They have a point. 25 years of marriage and 34 total (they dated 11 years* prior) is considered laudable anymore because in a society where most never make it to the altar at all, it bestows an air of powerful voodoo relationship magic on them that seems to elude the majority.

Maria has a YouTube stream – she was a reporter once and is a writer so its existence can be attributed to more than the usual narcissism that drives people to babble on personal YT channels. A recent entry asks her viewers to share how they deal with transitions. What spurred them? How did you cope? What do you wish you’d known going in? All the angsty good stuff.

Apparently what bothers her most is the end of busyness in her life. She isn’t a reporter anymore. Her kids are grown or nearly so and presumably able to function without her hovering over them. Her husband has left office, which effectively puts her out of a job too. And though he has projects in the offing, she does not.

Some of the news reports speculated that she is resentful. After all, she didn’t want Arnold to run for governor and it derailed her professional and personally when he did. She threw herself into her role of First Lady of Cali but that’s over now too.

Like her marriage.

I’ve been thinking about transitions. Why not? It feels sometimes like I have been swirling down river, bounced through the rapids or languidly floating for a good eight or nine years now.

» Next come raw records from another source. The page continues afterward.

### src/verilog/cpu_regs_pkg.sv
// Overview of operation
// - 8-bit accumulator feeds ALU operand; reset leaves it unchanged.
// - reset forces index high byte to zero, low byte kept.
// - index pair is high:low address bytes; full 16 bits form pointer.
// - index low byte works as 8-bit data register for unary operations.
// - 16-bit stack pointer addresses next free stack location.
// - stack pointer loads 0x00ff on reset.
// - add-immediate-to-stack adds sign-extended 8-bit value to stack pointer.
// - stack-pointer-low reset changes only the low byte.
// - program counter increments per fetch; change-of-flow loads new address.
// - after reset program counter loads vector from 0xfffe (high), 0xffff (low).
// - condition flag bits 6 and 5 always read one.
// - bit 7 flags two's complement overflow; signed branches use it.
// - bit 4 records carry from bit 3 into bit 4 on adds.
// - decimal adjust uses half-carry and carry to correct BCD sum.
// - bit 3 masks maskable interrupts when set.
// - interrupt sets mask after stacking, before first handler instruction.
// - no interrupt accepted right after an instruction that clears the mask.
// - bit 2 set when result MSB is set (bit 7, or bit 15 for 16-bit results).
// - bit 1 set when result is zero, 8 or 16 bits.
// - loads and stores update negative and zero from moved value.
// - bit 0 is carry out or borrow; shifts, rotates, bit tests may set it.
package cpu_regs_pkg;
    localparam logic [15:0] sp_reset_value  = 16'h00ff;
    localparam logic [7:0]  h_reset_value   = 8'h00;
    localparam logic [15:0] pc_reset_value  = 16'h0000;
    localparam logic [7:0]  sp_low_reset    = 8'hff;
    localparam logic [15:0] vec_hi_addr     = 16'hfffe;
    localparam logic [15:0] vec_lo_addr     = 16'hffff;
    localparam int          flag_v_pos      = 7;
    localparam int          flag_one6_pos   = 6;
    localparam int          flag_one5_pos   = 5;
    localparam int          flag_h_pos      = 4;
    localparam int          flag_i_pos      = 3;
    localparam int          flag_n_pos      = 2;
    localparam int          flag_z_pos      = 1;
    localparam int          flag_c_pos      = 0;
    localparam logic [7:0]  flag_fixed_mask = 8'h60;
    localparam logic [7:0]  flag_reset      = 8'h68;

    typedef enum logic [4:0] {
        op_none  = 5'h00,
        op_add   = 5'h01,
        op_adc   = 5'h02,
        op_sub   = 5'h03,
        op_sbc   = 5'h04,
        op_and   = 5'h05,
        op_or    = 5'h06,
        op_eor   = 5'h07,
        op_lda   = 5'h08,
        op_ldx   = 5'h09,
        op_ldhx  = 5'h0a,
        op_sta   = 5'h0b,
        op_stx   = 5'h0c,
        op_sthx  = 5'h0d,
        op_decimal_adjust_instruction = 5'h0e,
        op_xclr  = 5'h0f,
        op_xinc  = 5'h10,
        op_xdec  = 5'h11,
        op_xcom  = 5'h12,
        op_xneg  = 5'h13,
        op_xlsl  = 5'h14,
        op_xlsr  = 5'h15,
        op_xrol  = 5'h16,
        op_xror  = 5'h17,
        op_add_immediate_to_stack = 5'h18,
        op_stack_pointer_low_reset = 5'h19,
        op_clear_mask_instruction = 5'h1a,
        op_sei   = 5'h1b,
        op_tap   = 5'h1c,
        op_tpa   = 5'h1d,
        op_txs   = 5'h1e,
        op_aix   = 5'h1f
    } reg_op_t;

    typedef enum logic [2:0] {
        pc_hold   = 3'h0,
        pc_inc    = 3'h1,
        pc_load   = 3'h2,
        pc_rel    = 3'h3,
        pc_vec_hi = 3'h4,
        pc_vec_lo = 3'h5
    } pc_op_t;

    typedef struct packed {
        reg_op_t     op;
        logic [7:0]  data8;
        logic [15:0] data16;
        pc_op_t      pc_op;
        logic [15:0] pc_data;
        logic        irq_stacked;
        logic        boundary;
    } reg_cmd_t;

    typedef struct packed {
        logic [7:0]  accumulator;
        logic [15:0] index_pointer_pair;
        logic [15:0] stack_pointer;
        logic [15:0] program_counter;
        logic [7:0]  condition_flags;
    } reg_view_t;
endpackage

Never really getting to close to the banks and pushing off again when I do.

My personal life has come together in a way I couldn’t have imagined and it pleases me to no end, but that “career” thing I am supposed to want desperately and apparently need in order to be personally fulfilled – according to my feminist sisters – dangles above me like the apples over Tantalus. Unlike him, I don’t reach up. I just lie on the tire tube and marvel at the shadows they cast.

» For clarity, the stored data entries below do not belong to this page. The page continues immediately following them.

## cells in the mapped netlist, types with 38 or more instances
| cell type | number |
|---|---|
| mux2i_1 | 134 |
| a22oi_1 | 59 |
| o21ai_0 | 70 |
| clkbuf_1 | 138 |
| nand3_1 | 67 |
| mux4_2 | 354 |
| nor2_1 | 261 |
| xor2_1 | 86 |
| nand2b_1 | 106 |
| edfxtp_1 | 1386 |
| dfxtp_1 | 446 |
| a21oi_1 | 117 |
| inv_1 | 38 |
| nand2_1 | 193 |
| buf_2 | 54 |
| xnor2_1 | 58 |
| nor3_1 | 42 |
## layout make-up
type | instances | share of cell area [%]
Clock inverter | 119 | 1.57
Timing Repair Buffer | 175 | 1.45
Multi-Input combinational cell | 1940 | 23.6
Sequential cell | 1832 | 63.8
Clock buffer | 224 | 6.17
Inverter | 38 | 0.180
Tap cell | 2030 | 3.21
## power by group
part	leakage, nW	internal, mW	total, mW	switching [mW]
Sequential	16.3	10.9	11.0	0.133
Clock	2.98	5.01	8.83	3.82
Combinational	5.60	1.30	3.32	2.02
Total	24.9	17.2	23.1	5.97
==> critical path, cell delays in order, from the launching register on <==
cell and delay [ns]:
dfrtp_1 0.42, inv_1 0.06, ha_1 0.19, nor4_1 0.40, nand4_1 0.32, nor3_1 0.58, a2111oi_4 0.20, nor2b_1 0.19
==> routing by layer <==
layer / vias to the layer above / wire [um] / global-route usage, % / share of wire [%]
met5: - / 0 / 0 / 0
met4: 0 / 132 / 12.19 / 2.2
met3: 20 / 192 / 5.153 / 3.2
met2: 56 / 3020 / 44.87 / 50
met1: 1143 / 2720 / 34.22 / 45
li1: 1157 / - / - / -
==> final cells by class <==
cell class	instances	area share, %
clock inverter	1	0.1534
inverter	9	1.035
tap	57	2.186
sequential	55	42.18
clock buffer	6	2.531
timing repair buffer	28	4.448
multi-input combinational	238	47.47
--- config.mk ---
export PLATFORM = sky130hd
export DESIGN_NAME = tsr_slot_routing
export DESIGN_NICKNAME = d
export VERILOG_FILES = /design/src/hw/tsr_pkg.sv /design/src/hw/tsr_chan_route.sv /design/src/hw/tsr_slot_routing.sv
export SDC_FILE = /design/constraint.sdc
export NUM_CORES = 1
export LEC_CHECK = 0
export BUFFER_PORTS_ARGS = -buffer_cell sky130_fd_sc_hd__buf_2
export CORE_MARGIN = 8
export CORE_UTILIZATION = 44
export CTS_BUF_LIST = sky130_fd_sc_hd__clkbuf_4
export DETAILED_ROUTE_END_ITERATION = 16
export PLACE_DENSITY = 0.77
export SETUP_SLACK_MARGIN = 0.3
export SYNTH_ARGS = -nofsm -noshare
export SYNTH_HDL_FRONTEND = slang
export SYNTH_SLANG_ARGS = --single-unit
export TNS_END_PERCENT = 30
--- constraint.sdc ---
create_clock -name sys_clk_in -period 1 [get_ports sys_clk_in]
set_input_delay 0.05 -clock sys_clk_in [delete_from_list [all_inputs] [get_ports sys_clk_in]]
set_output_delay 0.05 -clock sys_clk_in [all_outputs]
set_load 0.02 [all_outputs]
--- src/hw/tsr_pkg.sv ---
// tsr_pkg: constants shared by the slot routing block
// assumes an 8-bit register port and a 16-slot frame
package tsr_pkg;
  // register port and slot widths, channel count
  localparam int ADDR_W = 8;
  localparam int DATA_W = 8;
  localparam int SLOT_W = 4;
  localparam int NUM_CH = 2;

  // register offsets
  localparam logic [7:0] CH3_ROUTE_OFS = 8'h0C;
  localparam logic [7:0] CH4_ROUTE_OFS = 8'h0D;

  // field layout of a routing register
  localparam int SLOT_MSB = 7;
  localparam int SLOT_LSB = 4;
  localparam int DRIVE_BIT = 0;
  localparam logic [7:0] WRITABLE_MASK = 8'hF1;

  // reset values
  localparam logic [7:0] CH3_ROUTE_RST = 8'h31;
  localparam logic [7:0] CH4_ROUTE_RST = 8'h41;

  // answer for an unmapped address
  localparam logic [7:0] UNMAPPED_READ = 8'h00;

  // offsets and resets, indexed by channel position
  localparam logic [7:0] ROUTE_OFS [NUM_CH] = '{CH3_ROUTE_OFS, CH4_ROUTE_OFS};
  localparam logic [7:0] ROUTE_RST [NUM_CH] = '{CH3_ROUTE_RST, CH4_ROUTE_RST};

  // bus activity of the register port
  typedef enum logic [1:0] {
    TSR_IDLE,
    TSR_WRITE,
    TSR_READ
  } tsr_access_type;
endpackage

--- src/hw/tsr_chan_route.sv ---
// tsr_chan_route: one channel's routing register and slot match
// assumes write strobe, address and data are synchronous to sys_clk_in
`timescale 1ns/10ps
module tsr_chan_route
  import tsr_pkg::*;
#(
  parameter logic [7:0] OFS = 8'h0C,
  parameter logic [7:0] RST = 8'h31
) (
  // clock and reset
  input wire logic sys_clk_in,
  input wire logic sys_rst_in,
  // register port
  input wire logic [ADDR_W-1:0] reg_addr_in,
  input wire logic reg_wr_in,
  input wire logic [DATA_W-1:0] reg_wdata_in,
  // frame position
  input wire logic [SLOT_W-1:0] slot_index_in,
  // configuration and match
  output logic [DATA_W-1:0] route_value_out,
  output logic addr_hit_out,
  output logic slot_hit_out,
  output logic drive_out
);
  logic [DATA_W-1:0] route_reg;
  logic [DATA_W-1:0] route_next;
  logic wr_hit;

  // address decode and masked write
  assign addr_hit_out = (reg_addr_in == OFS);
  assign wr_hit = reg_wr_in & addr_hit_out;
  assign route_next = wr_hit ? (reg_wdata_in & WRITABLE_MASK) : route_reg;

  // routing register, reserved bits kept at zero
  always_ff @(posedge sys_clk_in) begin
    if (sys_rst_in) begin
      route_reg <= RST;
    end else begin
      route_reg <= route_next;
    end
  end

  // slot match and drive select
  assign route_value_out = route_reg;
  assign slot_hit_out = (route_reg[SLOT_MSB:SLOT_LSB] == slot_index_in);
  assign drive_out = route_reg[DRIVE_BIT];
endmodule

--- src/hw/tsr_slot_routing.sv ---
// tsr_slot_routing: slot routing and drive enable for output channels 3, 4
// assumes frame timing supplies the current slot number and bit strobe
// assumes reads and writes arrive as one-cycle strobes
// the pin is driven only while sdata_oe_out is high
// on a clash the lower channel keeps the slot
//
// Overview of operation
// - channel 3 sample goes in selected slot
// - channel 3 drive bit: drive or float
// - channel 4 sample goes in selected slot
// - channel 4 drive bit: drive or float
`timescale 1ns/10ps
module tsr_slot_routing
  import tsr_pkg::*;
(
  // clock and reset
  input wire logic sys_clk_in,
  input wire logic sys_rst_in,
  // register port
  input wire logic [ADDR_W-1:0] reg_addr_in,
  input wire logic reg_wr_in,
  input wire logic reg_rd_in,
  input wire logic [DATA_W-1:0] reg_wdata_in,
  output logic [DATA_W-1:0] reg_rdata_out,
  output logic reg_rvalid_out,
  // frame timing
  input wire logic [SLOT_W-1:0] slot_index_in,
  input wire logic bit_strobe_in,
  // channel sample bits, index 0 is channel 3, index 1 is channel 4
  input wire logic [NUM_CH-1:0] ch_bit_in,
  // serial output pin
  output logic sdata_out,
  output logic sdata_oe_out,
  // status
  output logic slot_clash_out
);
  // per-channel configuration
  logic [DATA_W-1:0] route_value [NUM_CH];
  logic [NUM_CH-1:0] addr_hit;
  logic [NUM_CH-1:0] slot_hit;
  logic [NUM_CH-1:0] drive;
  logic [NUM_CH-1:0] owns_slot;

  // priority among slot owners, lower index first
  logic [NUM_CH-1:0] claimed_below;
  logic [NUM_CH-1:0] wins_slot;
  logic [NUM_CH-1:0] won_bit;

  // read-back terms, one per channel
  logic [DATA_W-1:0] rd_term [NUM_CH];
  logic [DATA_W-1:0] rd_or [NUM_CH+1];

  // decoded access and selections
  tsr_access_type access;
  logic take_rd;
  logic any_hit;
  logic [DATA_W-1:0] rd_mux;
  logic out_bit;
  logic out_en;
  logic clash;

  // output flip-flops
  logic [DATA_W-1:0] rdata_reg;
  logic [DATA_W-1:0] rdata_next;
  logic rvalid_reg;
  logic sdata_reg;
  logic sdata_next;
  logic oe_reg;
  logic oe_next;
  logic clash_reg;
  logic clash_next;

  // one routing register and slot comparator per channel
  genvar g;
  generate
    for (g = 0; g < NUM_CH; g++) begin : g_ch
      tsr_chan_route #(
        .OFS(ROUTE_OFS[g]),
        .RST(ROUTE_RST[g])
      ) u_route (
        .sys_clk_in(sys_clk_in),
        .sys_rst_in(sys_rst_in),
        .reg_addr_in(reg_addr_in),
        .reg_wr_in(reg_wr_in),
        .reg_wdata_in(reg_wdata_in),
        .slot_index_in(slot_index_in),
        .route_value_out(route_value[g]),
        .addr_hit_out(addr_hit[g]),
        .slot_hit_out(slot_hit[g]),
        .drive_out(drive[g])
      );
      // channel drives only its own slot with drive bit set
      assign owns_slot[g] = slot_hit[g] & drive[g];
      // earlier channels keep the slot on a clash
      if (g == 0) begin : g_first
        assign claimed_below[g] = 1'b0;
      end else begin : g_later
        assign claimed_below[g] = claimed_below[g-1] | owns_slot[g-1];
      end
      assign wins_slot[g] = owns_slot[g] & ~claimed_below[g];
      assign won_bit[g] = wins_slot[g] & ch_bit_in[g];
      // read-back term, zero unless this register is addressed
      assign rd_term[g] = addr_hit[g] ? route_value[g] : 8'h00;
      assign rd_or[g+1] = rd_or[g] | rd_term[g];
    end
  endgenerate

  // write has priority over read in the same cycle
  assign access = reg_wr_in ? TSR_WRITE :
                  reg_rd_in ? TSR_READ : TSR_IDLE;
  assign take_rd = (access == TSR_READ);

  // read-back mux, unmapped address answers zero
  assign rd_or[0] = 8'h00;
  assign any_hit = |addr_hit;
  assign rd_mux = any_hit ? rd_or[NUM_CH] : UNMAPPED_READ;

  // slot data from the winning owner, enable from any owner
  assign out_bit = |won_bit;
  assign out_en = |owns_slot;
  assign clash = |(owns_slot & claimed_below);

  // next values of the serial pin and clash flag, sampled on the bit strobe; read data on a taken read
  assign sdata_next = bit_strobe_in ? (out_en & out_bit) : sdata_reg;
  assign oe_next = bit_strobe_in ? out_en : oe_reg;
  assign clash_next = bit_strobe_in ? clash : clash_reg;
  assign rdata_next = take_rd ? rd_mux : rdata_reg;

  // read data, holds the last value read
  always_ff @(posedge sys_clk_in) begin
    if (sys_rst_in) begin
      rdata_reg <= 8'h00;
    end else begin
      rdata_reg <= rdata_next;
    end
  end

  // read valid, one cycle after a taken read
  always_ff @(posedge sys_clk_in) begin
    if (sys_rst_in) begin
      rvalid_reg <= 1'b0;
    end else begin
      rvalid_reg <= take_rd;
    end
  end

  // serial data bit, low while floating
  always_ff @(posedge sys_clk_in) begin
    if (sys_rst_in) begin
      sdata_reg <= 1'b0;
    end else begin
      sdata_reg <= sdata_next;
    end
  end

  // pin enable, loaded on the bit strobe: high when a channel owns the strobed slot
  always_ff @(posedge sys_clk_in) begin
    if (sys_rst_in) begin
      oe_reg <= 1'b0;
    end else begin
      oe_reg <= oe_next;
    end
  end

  // clash flag, follows the strobed slot
  always_ff @(posedge sys_clk_in) begin
    if (sys_rst_in) begin
      clash_reg <= 1'b0;
    end else begin
      clash_reg <= clash_next;
    end
  end

  // outputs
  assign reg_rdata_out = rdata_reg;
  assign reg_rvalid_out = rvalid_reg;
  assign sdata_out = sdata_reg;
  assign sdata_oe_out = oe_reg;
  assign slot_clash_out = clash_reg;
endmodule
==> config.mk <==
export PLATFORM = sky130hd
export DESIGN_NAME = swio_display_hold
export DESIGN_NICKNAME = d
export VERILOG_FILES = /design/src/hw/swio_pkg.sv /design/src/hw/swio_display_hold.sv
export SDC_FILE = /design/constraint.sdc
export NUM_CORES = 1
export LEC_CHECK = 0
export ABC_AREA = 1
export BUFFER_PORTS_ARGS = -buffer_cell sky130_fd_sc_hd__clkbuf_2
export CAP_MARGIN = 10
export CORE_MARGIN = 3
export CORE_UTILIZATION = 50
export DETAILED_ROUTE_END_ITERATION = 8
export GPL_ROUTABILITY_DRIVEN = 0
export HOLD_SLACK_MARGIN = 0.05
export PLACE_DENSITY_LB_ADDON = 0.1
export SKIP_LAST_GASP = 1
export SLEW_MARGIN = 20
export SYNTH_ARGS = -nofsm -noshare
export SYNTH_HDL_FRONTEND = slang
export SYNTH_SLANG_ARGS = --single-unit
export TNS_END_PERCENT = 100
==> constraint.sdc <==
create_clock -name clk -period 6 [get_ports clk]
set_clock_uncertainty 0.1 [all_clocks]
set_input_delay 1.8 -clock clk [delete_from_list [all_inputs] [get_ports clk]]
set_output_delay 1.8 -clock clk [all_outputs]
set_load 0.005 [all_outputs]
==> src/hw/swio_pkg.sv <==
// Purpose: shared constants and types for the switching i/o and display hold block
// Assumes: 25 MHz system clock, signed 32-bit measured values
// Notes: register map, field positions, reset values and timing counts live here
package swio_pkg;

  // clock and timing
  localparam int unsigned CLK_HZ = 25_000_000;
  localparam int unsigned MIN_PULSE_MS = 180;
  localparam int unsigned MIN_PULSE_CYC = (CLK_HZ / 1000) * MIN_PULSE_MS;
  localparam int unsigned MS_PER_MIN = 60_000;
  localparam int unsigned CYC_PER_MS = CLK_HZ / 1000;
  localparam int unsigned IDLE_MIN_LO = 30;
  localparam int unsigned IDLE_MIN_HI = 120;

  // capacities
  localparam int unsigned SERIES_MAX = 10000;
  localparam int unsigned SPC_MAX = 1000;

  // register offsets (word index on the plain port)
  localparam logic [3:0] REG_CTRL = 4'h0;
  localparam logic [3:0] REG_LIMIT_HI = 4'h1;
  localparam logic [3:0] REG_LIMIT_LO = 4'h2;
  localparam logic [3:0] REG_IDLE = 4'h3;
  localparam logic [3:0] REG_DTG_OUT = 4'h4;
  localparam logic [3:0] REG_CMD = 4'h5;
  localparam logic [3:0] REG_STATUS = 4'h6;
  localparam logic [3:0] REG_SHOWN = 4'h7;
  localparam logic [3:0] REG_SERIES = 4'h8;
  localparam logic [3:0] REG_SPC = 4'h9;

  // ctrl fields
  localparam int CTRL_THR_EN = 0;
  localparam int CTRL_DTG = 1;
  localparam int CTRL_HOLD_LSB = 2;  // 2 bits
  localparam int CTRL_VER2 = 4;
  localparam int CTRL_LOCAL_VIEW_LSB = 5;  // 2 bits
  localparam int CTRL_REC_SRC_LSB = 7;  // 2 bits
  localparam int CTRL_REC_EN = 9;
  localparam int CTRL_SPC_EN = 10;
  localparam logic [31:0] CTRL_RESET = 32'h0000_0000;
  localparam logic [31:0] LIMIT_RESET = 32'h0000_0000;
  localparam logic [6:0] IDLE_RESET = 7'h1E;

  // cmd fields (write-one pulses)
  localparam int CMD_PRINT = 0;
  localparam int CMD_FAULT_ACK = 1;
  localparam int CMD_BLANK_OFF = 2;
  localparam int CMD_REC_KEY = 3;
  localparam int CMD_SERIES_CLR = 4;
  localparam logic [6:0] ASCII_CTRL_B = 7'h02;

  typedef enum logic [1:0] {
    HOLD_CONCURRENT, HOLD_FROZEN_CONC, HOLD_FROZEN
  } hold_mode_t;

  typedef enum logic [2:0] {
    VIEW_LIVE, VIEW_MIN, VIEW_MAX, VIEW_RANGE,
    VIEW_AXIS1, VIEW_AXIS2, VIEW_SUM, VIEW_RANGE_VIEW
  } view_t;

  typedef enum logic [1:0] { REC_TIMER, REC_EXTERNAL, REC_KEY } rec_src_t;

  // register port request
  typedef struct packed {
    logic [3:0] addr;
    logic [31:0] wdata;
    logic wr;
    logic rd;
  } reg_req_t;

  // switching outputs toward the connector
  typedef struct packed {
    logic at_or_above_limit;
    logic at_or_below_limit;
    logic zero;
    logic fault;
  } sw_out_t;

  // switching inputs on the connector (five select pins)
  typedef struct packed {
    logic pin5;
    logic pin6_n;
    logic pin7;
    logic pin8;
    logic pin9;
    logic latch;
    logic rec_ext;
  } sw_in_t;

endpackage : swio_pkg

One of the last comments on Maria’s stream reminded her that it’s perfectly okay to just “be”. A yogi, I suspect. Because it is okay to “be”. Be content. Be still. Be aware. Be grateful. Be with yourself. Be with those who matter most.

I wonder if it’s possible for some to just be happy with life as it is? Are we so programmed to search and conquer and begin the process again that we can’t dwell in the space we call “transition” without feeling guilty about it?

Taking a break from Care2 has reminded me that there are other options – neglected ones and those just occurring to me – to explore. Transition at its core is really about exploration. I don’t mind that. Research and planning have always been my strengths. Execution maybe not so much but when it counts, I stack up with the best.

My advice? Be. And be mindful. Don’t worry so much. Take it easy on yourself. Forget about perfection. Don’t fret if you fall short or the goal line shifts from time to time. They say that life is a race, but it isn’t. They say that what we do defines us, but it doesn’t. They say to follow your bliss and you will be successful, but that’s not true if your definition of success is grounded in the material or rooted in competition and comparison.

If you are lucky enough to even be able to ask yourself how to transition, you are in a far better place than 98% of the others on the planet.

* I am highly suspicious of marriage length daters. It speaks to issues and ambiguity.